** DATA FOR PROCESSING follows **

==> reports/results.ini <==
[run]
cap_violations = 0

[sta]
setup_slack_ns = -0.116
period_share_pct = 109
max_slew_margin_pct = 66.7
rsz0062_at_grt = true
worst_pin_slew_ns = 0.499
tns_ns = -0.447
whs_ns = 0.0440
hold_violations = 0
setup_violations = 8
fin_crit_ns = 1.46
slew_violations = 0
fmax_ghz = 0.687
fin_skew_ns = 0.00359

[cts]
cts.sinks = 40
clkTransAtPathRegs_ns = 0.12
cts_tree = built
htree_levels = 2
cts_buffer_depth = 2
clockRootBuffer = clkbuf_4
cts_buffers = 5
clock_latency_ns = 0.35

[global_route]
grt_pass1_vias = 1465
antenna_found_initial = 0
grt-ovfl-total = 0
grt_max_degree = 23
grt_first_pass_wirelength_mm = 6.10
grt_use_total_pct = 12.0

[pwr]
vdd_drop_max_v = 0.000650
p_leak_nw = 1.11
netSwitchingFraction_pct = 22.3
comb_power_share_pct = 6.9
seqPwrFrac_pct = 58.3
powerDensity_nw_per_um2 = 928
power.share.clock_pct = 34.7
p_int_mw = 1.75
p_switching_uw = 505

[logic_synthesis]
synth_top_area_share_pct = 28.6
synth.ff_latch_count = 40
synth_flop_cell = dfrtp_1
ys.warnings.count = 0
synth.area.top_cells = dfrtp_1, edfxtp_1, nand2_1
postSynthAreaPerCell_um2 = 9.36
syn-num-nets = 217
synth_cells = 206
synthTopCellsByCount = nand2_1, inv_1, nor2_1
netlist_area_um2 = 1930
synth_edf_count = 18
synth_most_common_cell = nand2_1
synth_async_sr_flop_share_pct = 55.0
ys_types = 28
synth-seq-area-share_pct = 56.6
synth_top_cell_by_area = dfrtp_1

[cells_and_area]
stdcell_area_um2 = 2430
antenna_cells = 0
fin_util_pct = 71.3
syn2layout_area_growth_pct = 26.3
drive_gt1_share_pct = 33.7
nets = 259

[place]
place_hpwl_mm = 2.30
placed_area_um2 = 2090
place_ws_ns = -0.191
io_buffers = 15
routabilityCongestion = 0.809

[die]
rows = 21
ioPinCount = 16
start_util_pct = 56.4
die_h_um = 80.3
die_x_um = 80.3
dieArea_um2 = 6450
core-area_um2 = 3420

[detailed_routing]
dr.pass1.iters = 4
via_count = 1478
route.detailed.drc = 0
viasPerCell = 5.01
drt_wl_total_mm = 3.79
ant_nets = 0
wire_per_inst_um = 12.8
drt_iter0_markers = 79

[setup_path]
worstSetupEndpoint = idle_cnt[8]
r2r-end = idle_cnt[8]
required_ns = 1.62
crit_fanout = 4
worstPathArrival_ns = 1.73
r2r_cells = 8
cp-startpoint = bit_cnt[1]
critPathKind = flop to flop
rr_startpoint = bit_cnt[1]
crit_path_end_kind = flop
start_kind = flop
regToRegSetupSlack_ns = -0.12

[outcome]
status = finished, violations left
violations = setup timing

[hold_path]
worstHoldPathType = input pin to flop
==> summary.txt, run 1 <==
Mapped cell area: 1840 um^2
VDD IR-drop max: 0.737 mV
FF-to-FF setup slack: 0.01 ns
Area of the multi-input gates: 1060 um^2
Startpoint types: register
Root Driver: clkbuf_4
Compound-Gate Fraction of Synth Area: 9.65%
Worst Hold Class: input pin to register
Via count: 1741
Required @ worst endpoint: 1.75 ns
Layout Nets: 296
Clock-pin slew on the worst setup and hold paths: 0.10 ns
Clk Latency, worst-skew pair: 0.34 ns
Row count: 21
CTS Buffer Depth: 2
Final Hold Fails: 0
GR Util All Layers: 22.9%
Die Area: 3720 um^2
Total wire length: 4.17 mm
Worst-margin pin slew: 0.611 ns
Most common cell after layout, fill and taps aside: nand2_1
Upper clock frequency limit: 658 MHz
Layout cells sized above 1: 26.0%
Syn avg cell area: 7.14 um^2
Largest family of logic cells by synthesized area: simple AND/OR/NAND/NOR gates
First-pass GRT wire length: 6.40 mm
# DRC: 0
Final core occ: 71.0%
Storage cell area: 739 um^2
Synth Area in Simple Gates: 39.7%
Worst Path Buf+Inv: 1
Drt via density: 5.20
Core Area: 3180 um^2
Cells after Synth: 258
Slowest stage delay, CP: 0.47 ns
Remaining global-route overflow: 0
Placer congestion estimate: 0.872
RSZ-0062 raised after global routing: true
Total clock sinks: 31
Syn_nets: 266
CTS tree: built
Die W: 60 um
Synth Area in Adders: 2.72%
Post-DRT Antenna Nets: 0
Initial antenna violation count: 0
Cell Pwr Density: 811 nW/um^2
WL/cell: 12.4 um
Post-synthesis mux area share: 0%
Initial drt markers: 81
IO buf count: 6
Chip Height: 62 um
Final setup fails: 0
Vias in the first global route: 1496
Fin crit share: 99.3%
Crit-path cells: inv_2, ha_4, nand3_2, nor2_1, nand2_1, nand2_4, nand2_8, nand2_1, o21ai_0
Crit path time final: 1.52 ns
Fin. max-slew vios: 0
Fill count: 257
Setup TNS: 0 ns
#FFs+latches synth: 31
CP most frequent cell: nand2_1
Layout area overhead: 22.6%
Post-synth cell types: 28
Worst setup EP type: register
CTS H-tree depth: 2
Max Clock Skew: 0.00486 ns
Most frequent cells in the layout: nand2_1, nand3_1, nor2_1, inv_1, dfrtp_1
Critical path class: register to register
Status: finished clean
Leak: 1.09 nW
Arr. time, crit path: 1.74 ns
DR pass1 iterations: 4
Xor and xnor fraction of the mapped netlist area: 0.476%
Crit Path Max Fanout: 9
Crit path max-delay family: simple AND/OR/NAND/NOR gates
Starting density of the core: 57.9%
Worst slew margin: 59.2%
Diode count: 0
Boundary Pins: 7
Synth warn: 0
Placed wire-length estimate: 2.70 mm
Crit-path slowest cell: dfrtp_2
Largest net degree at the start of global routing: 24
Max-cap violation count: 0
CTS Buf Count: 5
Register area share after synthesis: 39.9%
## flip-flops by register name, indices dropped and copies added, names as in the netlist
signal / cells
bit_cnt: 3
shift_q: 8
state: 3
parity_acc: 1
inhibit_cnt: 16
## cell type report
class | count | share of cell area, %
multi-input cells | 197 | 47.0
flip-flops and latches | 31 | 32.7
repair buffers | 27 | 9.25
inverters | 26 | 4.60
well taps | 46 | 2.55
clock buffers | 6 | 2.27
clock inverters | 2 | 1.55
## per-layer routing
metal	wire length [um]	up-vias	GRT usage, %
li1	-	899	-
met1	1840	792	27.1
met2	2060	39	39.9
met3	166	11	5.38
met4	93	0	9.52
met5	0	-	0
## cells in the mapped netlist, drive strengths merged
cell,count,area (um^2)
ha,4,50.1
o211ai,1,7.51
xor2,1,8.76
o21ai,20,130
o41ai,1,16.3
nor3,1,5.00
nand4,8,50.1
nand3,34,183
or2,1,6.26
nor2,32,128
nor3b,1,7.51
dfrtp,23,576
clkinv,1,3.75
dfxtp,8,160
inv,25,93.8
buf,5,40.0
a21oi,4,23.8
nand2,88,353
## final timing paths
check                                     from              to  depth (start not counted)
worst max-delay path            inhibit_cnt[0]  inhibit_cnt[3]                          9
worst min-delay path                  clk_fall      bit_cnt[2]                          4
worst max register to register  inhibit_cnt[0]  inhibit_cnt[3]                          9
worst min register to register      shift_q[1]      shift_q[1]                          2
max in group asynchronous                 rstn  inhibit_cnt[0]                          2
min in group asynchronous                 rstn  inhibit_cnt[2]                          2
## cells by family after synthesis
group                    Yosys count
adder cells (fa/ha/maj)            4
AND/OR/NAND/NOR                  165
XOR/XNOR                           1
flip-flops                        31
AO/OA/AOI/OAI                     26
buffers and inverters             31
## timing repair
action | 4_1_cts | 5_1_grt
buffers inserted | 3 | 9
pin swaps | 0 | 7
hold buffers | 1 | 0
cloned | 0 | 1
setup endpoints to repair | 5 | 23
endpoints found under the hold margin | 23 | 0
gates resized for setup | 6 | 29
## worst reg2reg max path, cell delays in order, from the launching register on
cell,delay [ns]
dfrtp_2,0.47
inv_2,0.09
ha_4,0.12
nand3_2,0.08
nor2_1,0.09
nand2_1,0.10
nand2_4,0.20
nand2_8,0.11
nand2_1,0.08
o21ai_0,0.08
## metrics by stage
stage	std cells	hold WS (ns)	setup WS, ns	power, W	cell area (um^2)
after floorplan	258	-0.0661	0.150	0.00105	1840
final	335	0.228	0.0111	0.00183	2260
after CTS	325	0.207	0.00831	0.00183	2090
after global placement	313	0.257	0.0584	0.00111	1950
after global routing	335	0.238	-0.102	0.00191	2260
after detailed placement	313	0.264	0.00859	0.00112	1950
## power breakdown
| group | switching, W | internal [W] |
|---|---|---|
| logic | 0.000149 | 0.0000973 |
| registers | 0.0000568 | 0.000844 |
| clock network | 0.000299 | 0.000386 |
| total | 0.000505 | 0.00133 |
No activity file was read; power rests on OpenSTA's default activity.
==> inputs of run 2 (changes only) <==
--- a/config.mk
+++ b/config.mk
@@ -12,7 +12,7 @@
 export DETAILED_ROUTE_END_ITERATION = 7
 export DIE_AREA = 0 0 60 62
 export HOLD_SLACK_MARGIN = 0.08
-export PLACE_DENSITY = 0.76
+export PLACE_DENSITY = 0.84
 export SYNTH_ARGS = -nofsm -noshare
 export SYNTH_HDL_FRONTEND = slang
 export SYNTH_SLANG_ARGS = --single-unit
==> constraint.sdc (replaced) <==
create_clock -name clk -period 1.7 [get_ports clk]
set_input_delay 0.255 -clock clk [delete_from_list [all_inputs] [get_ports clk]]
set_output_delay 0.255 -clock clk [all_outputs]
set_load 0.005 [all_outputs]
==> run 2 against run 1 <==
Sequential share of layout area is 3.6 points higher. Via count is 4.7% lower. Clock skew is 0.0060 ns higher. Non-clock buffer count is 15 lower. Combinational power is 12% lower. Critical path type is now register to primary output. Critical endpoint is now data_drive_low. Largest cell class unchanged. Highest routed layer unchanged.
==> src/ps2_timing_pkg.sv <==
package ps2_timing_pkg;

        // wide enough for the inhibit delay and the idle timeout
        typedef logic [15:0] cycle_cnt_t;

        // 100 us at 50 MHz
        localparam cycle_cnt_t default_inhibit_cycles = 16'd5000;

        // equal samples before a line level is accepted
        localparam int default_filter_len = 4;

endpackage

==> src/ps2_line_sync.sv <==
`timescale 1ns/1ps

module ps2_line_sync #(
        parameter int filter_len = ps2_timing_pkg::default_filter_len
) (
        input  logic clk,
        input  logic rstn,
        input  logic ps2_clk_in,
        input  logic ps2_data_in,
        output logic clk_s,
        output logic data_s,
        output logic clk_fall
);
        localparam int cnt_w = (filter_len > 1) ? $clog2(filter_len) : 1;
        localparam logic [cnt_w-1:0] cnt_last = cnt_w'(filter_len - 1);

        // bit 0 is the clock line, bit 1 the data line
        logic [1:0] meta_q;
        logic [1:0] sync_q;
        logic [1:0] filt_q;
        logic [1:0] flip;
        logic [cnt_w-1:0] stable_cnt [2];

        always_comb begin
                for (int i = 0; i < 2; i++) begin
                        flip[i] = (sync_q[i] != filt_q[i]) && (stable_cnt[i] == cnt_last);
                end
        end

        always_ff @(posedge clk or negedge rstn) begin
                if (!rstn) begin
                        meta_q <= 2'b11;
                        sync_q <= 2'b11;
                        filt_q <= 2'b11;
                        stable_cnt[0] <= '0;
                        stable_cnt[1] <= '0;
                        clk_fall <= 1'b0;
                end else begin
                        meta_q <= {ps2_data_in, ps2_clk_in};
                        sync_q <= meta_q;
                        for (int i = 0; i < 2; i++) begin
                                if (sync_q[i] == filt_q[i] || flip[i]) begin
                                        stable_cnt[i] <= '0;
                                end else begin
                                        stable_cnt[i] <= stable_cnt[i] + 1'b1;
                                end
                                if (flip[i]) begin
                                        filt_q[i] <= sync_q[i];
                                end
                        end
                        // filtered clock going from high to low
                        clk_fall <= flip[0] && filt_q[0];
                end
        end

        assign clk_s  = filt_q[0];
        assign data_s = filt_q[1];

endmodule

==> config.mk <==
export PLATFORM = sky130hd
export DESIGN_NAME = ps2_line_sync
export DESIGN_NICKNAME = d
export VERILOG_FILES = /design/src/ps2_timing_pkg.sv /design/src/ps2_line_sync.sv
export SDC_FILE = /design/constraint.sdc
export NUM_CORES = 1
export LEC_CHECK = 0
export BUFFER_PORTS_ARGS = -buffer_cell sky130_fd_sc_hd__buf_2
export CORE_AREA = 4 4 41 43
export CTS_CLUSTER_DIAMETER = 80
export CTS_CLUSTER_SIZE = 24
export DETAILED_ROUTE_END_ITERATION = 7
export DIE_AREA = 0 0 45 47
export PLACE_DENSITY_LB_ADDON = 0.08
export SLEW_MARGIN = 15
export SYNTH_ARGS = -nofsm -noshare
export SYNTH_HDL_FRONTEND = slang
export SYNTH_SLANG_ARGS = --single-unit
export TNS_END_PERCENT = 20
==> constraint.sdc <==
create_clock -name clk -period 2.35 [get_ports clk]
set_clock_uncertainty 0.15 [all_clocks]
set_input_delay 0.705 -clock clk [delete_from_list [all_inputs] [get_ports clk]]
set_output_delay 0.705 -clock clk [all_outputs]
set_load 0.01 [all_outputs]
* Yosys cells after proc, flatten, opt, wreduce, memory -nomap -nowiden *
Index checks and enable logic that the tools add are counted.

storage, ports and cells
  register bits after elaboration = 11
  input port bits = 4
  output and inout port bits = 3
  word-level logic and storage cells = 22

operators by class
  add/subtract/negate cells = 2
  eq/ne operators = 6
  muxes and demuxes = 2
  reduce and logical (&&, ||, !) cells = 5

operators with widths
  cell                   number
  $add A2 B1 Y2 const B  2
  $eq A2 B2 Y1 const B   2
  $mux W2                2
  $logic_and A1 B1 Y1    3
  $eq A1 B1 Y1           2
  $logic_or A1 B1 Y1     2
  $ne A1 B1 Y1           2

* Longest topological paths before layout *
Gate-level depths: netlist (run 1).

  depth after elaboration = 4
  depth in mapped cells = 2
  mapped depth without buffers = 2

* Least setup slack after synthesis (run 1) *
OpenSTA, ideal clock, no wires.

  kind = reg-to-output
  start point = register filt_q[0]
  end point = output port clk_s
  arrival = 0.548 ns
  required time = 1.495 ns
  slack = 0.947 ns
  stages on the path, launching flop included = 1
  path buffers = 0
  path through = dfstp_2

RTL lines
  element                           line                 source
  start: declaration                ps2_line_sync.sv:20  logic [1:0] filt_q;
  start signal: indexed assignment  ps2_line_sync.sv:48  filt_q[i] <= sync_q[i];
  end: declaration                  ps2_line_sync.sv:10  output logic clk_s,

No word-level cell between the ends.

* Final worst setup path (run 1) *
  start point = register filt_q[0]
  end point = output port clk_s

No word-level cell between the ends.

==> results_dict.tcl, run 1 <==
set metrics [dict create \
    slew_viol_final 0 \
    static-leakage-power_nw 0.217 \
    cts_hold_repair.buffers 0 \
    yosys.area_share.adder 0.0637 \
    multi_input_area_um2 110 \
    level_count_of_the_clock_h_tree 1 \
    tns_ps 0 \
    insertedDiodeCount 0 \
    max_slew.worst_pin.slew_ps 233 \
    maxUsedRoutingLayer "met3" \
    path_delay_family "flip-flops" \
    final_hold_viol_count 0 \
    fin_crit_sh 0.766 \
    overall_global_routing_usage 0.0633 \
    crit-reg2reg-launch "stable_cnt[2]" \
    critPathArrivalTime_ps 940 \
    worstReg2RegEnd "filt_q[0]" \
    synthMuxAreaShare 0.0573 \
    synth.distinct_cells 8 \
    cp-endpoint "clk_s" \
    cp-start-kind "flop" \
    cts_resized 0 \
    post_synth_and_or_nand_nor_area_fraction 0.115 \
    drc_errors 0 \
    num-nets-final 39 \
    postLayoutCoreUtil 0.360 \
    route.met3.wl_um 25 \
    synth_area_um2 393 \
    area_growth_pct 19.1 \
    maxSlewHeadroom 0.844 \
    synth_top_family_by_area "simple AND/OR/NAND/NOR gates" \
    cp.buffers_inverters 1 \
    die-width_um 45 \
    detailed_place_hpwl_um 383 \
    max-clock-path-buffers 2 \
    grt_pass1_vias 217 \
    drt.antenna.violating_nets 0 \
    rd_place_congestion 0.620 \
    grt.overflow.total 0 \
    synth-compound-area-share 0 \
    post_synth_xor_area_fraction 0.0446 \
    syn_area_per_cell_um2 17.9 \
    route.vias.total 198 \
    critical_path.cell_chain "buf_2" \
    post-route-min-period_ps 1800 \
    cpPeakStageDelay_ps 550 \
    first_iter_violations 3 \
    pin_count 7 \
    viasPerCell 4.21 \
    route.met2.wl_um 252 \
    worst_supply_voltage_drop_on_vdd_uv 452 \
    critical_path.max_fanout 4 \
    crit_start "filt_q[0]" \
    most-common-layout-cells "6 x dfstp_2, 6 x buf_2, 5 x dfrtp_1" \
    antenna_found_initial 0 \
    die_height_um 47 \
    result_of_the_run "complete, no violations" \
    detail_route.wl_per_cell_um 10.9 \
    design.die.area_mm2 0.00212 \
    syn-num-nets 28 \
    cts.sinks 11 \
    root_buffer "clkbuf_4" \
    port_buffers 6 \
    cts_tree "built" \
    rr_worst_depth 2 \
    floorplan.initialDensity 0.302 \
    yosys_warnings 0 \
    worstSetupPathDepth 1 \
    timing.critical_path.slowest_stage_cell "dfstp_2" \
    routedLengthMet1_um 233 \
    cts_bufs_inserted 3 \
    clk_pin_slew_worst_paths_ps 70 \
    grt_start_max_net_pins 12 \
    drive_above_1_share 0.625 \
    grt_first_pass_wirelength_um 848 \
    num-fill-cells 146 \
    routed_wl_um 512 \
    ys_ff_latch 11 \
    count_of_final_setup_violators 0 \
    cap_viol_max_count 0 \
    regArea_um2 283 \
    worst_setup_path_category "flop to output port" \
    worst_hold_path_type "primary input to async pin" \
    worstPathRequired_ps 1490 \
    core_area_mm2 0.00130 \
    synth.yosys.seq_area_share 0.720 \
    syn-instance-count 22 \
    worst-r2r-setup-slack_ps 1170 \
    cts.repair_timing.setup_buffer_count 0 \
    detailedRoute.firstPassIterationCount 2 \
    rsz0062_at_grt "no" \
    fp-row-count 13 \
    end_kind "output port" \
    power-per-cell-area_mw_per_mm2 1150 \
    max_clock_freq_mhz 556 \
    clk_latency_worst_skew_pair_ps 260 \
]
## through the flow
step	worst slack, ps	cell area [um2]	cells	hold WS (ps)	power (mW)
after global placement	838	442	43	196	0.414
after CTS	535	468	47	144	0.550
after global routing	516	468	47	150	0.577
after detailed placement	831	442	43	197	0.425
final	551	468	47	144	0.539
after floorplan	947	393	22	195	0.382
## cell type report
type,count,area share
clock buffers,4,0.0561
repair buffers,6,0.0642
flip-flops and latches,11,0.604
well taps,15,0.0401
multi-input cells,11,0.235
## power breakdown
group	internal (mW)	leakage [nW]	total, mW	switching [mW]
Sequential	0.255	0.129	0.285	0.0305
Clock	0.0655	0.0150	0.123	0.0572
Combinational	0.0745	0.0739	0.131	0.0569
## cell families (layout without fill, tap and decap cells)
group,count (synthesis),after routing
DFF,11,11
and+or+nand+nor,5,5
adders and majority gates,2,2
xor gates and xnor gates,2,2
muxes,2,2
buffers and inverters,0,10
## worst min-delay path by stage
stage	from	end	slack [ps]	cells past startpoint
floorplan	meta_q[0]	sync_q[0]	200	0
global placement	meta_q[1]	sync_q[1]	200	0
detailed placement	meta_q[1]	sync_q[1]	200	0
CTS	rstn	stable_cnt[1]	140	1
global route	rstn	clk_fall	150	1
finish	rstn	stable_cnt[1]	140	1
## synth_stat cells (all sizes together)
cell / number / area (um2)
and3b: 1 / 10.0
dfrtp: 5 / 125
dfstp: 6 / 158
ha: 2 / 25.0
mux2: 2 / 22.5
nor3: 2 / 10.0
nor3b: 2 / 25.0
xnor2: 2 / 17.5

** End of DATA FOR PROCESSING **
** DATA FOR PROCESSING follows **

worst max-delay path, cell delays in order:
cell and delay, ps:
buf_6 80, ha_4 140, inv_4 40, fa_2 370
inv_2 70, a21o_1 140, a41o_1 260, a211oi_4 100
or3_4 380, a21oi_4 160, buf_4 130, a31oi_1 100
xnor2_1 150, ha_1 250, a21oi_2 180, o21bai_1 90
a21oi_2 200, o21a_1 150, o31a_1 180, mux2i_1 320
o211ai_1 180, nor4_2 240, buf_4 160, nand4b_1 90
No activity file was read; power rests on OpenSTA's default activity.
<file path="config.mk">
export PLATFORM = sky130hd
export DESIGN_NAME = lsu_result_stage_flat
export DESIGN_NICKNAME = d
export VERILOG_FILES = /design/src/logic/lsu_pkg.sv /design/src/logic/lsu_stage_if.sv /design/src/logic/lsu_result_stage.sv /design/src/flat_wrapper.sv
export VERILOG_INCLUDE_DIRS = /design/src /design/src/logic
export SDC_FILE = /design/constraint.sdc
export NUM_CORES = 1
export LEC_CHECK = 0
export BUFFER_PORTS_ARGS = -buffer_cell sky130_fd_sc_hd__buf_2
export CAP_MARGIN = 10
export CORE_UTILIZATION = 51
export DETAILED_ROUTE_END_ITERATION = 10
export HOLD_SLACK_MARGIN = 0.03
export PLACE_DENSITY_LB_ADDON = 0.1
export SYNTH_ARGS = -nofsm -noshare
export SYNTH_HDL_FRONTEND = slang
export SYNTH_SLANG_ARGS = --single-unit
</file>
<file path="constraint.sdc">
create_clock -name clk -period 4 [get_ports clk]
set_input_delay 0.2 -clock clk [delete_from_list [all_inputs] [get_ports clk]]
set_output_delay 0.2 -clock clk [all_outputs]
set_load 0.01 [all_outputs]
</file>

** End of DATA FOR PROCESSING **

§ EXERCISE DIRECTIONS: A verbatim transcription is needed of the lines above, starting at the line with "Required @ worst endpoint: 1.75 ns" and ending at the line with "Chip Height: 62 um", both included, and of nothing else.

§ RESPONSE AREA:
Required @ worst endpoint: 1.75 ns
Layout Nets: 296
Clock-pin slew on the worst setup and hold paths: 0.10 ns
Clk Latency, worst-skew pair: 0.34 ns
Row count: 21
CTS Buffer Depth: 2
Final Hold Fails: 0
GR Util All Layers: 22.9%
Die Area: 3720 um^2
Total wire length: 4.17 mm
Worst-margin pin slew: 0.611 ns
Most common cell after layout, fill and taps aside: nand2_1
Upper clock frequency limit: 658 MHz
Layout cells sized above 1: 26.0%
Syn avg cell area: 7.14 um^2
Largest family of logic cells by synthesized area: simple AND/OR/NAND/NOR gates
First-pass GRT wire length: 6.40 mm
# DRC: 0
Final core occ: 71.0%
Storage cell area: 739 um^2
Synth Area in Simple Gates: 39.7%
Worst Path Buf+Inv: 1
Drt via density: 5.20
Core Area: 3180 um^2
Cells after Synth: 258
Slowest stage delay, CP: 0.47 ns
Remaining global-route overflow: 0
Placer congestion estimate: 0.872
RSZ-0062 raised after global routing: true
Total clock sinks: 31
Syn_nets: 266
CTS tree: built
Die W: 60 um
Synth Area in Adders: 2.72%
Post-DRT Antenna Nets: 0
Initial antenna violation count: 0
Cell Pwr Density: 811 nW/um^2
WL/cell: 12.4 um
Post-synthesis mux area share: 0%
Initial drt markers: 81
IO buf count: 6
Chip Height: 62 um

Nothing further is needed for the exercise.